A victim can visit a defendant in jail. There is nothing that prohibits a victim from visiting a defendant in jail. It is strongly advised not to do this if there is an AVO condition that prohibits the defendant from communicating with the victim. In such circumstances, if the defendant replies t, or in any way communicates in response to the victim, then this will result in a breach of AVO, resulting in further prosecution against the defendant.
A victim visiting a defendant in jail while the court case is still pending can negatively impact both sides of the case because it may lead to the evidence being tainted. This is because it raises opportunities for evidence to be corroborated.
What happens if the victim doesn’t want to press charges?
A victim’s wish to not press charges is meant to be taken into consideration in light of the seriousness of the charges and practicability of the successfully prosecuting a case. Generally, police make the decision whether or not to press charges against a person regardless of whether or not the victim wants to press charges. Police will usually be more firm on proceeding to press charges in circumstances the victim doesn’t want to if the police have some evidence towards proving the alleges offence. This is especially the case if the victim has already provided police with a statement as to what occurred on his/her version.
Sometimes, if the police evidence is weak, and the legal representatives of the accused person negotiate to get the charge dropped, the police will speak to the victim to get his/her view on it.
Can you prosecute without a victim?
It is usually difficult and sometimes impossible to prosecute without a victim attending court, however, in some circumstances it is possible to prosecute without a victim. For example, it is possible for police to successfully prosecute a person without a victim if the person has made admissions of guilt to the police in a legitimate way. In addition, the charge of affray does not require a specific victim in order for police to prosecute.
Can I sue someone for assaulting me?
A person accused of a crime who has been assaulted as a result of illegality or impropriety by police may sue the police. For example, a police officer who illegally arrests and/or searches a person which results in that person being assaulted may be able to claim compensation for being arrested and searched. The payment will depend on the heads of damages claimed and extent of injuries sustained, including physical and psychological injuries.
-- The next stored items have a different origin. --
File: config.mk
export PLATFORM = sky130hd
export DESIGN_NAME = irq_stat_unit
export DESIGN_NICKNAME = d
export VERILOG_FILES = /design/src/rtl/irq_pkg.sv /design/src/rtl/irq_xfer_win.sv /design/src/rtl/irq_pend_bank.sv /design/src/rtl/irq_out_ctl.sv /design/src/rtl/irq_stat_unit.sv
export SDC_FILE = /design/constraint.sdc
export NUM_CORES = 1
export LEC_CHECK = 0
export BUFFER_PORTS_ARGS = -buffer_cell sky130_fd_sc_hd__buf_2
export CAP_MARGIN = 0
export CORE_MARGIN = 10
export CORE_UTILIZATION = 45
export CTS_BUF_LIST = sky130_fd_sc_hd__clkbuf_4 sky130_fd_sc_hd__clkbuf_8
export CTS_CLUSTER_DIAMETER = 150
export CTS_CLUSTER_SIZE = 12
export DETAILED_ROUTE_END_ITERATION = 6
export HOLD_SLACK_MARGIN = 0.03
export MAX_ROUTING_LAYER = met4
export PLACE_DENSITY = 0.79
export SLEW_MARGIN = 15
export SYNTH_ARGS = -nofsm -noshare
export SYNTH_HDL_FRONTEND = slang
export SYNTH_SLANG_ARGS = --single-unit
export TNS_END_PERCENT = 50
File: constraint.sdc
create_clock -name clk -period 1.2 [get_ports clk]
set_input_delay 0.06 -clock clk [delete_from_list [all_inputs] [get_ports clk]]
set_output_delay 0.06 -clock clk [all_outputs]
set_load 0.01 [all_outputs]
Does the victim need a lawyer?
A victim does not need a lawyer in criminal prosecution matters unless it is a private prosecution. The police prosecutors are trained advocates, not necessarily lawyers, who appear in court to represent the police who act for the alleged victim in criminal proceedings. A defendant or accused person charged with a criminal offence requires a lawyer in order to help him/her navigate through the complex legal processes for legal representation and advice. This also ensures that fundamental legal rights are protected to ensure that they are not disregarded by the police or courts.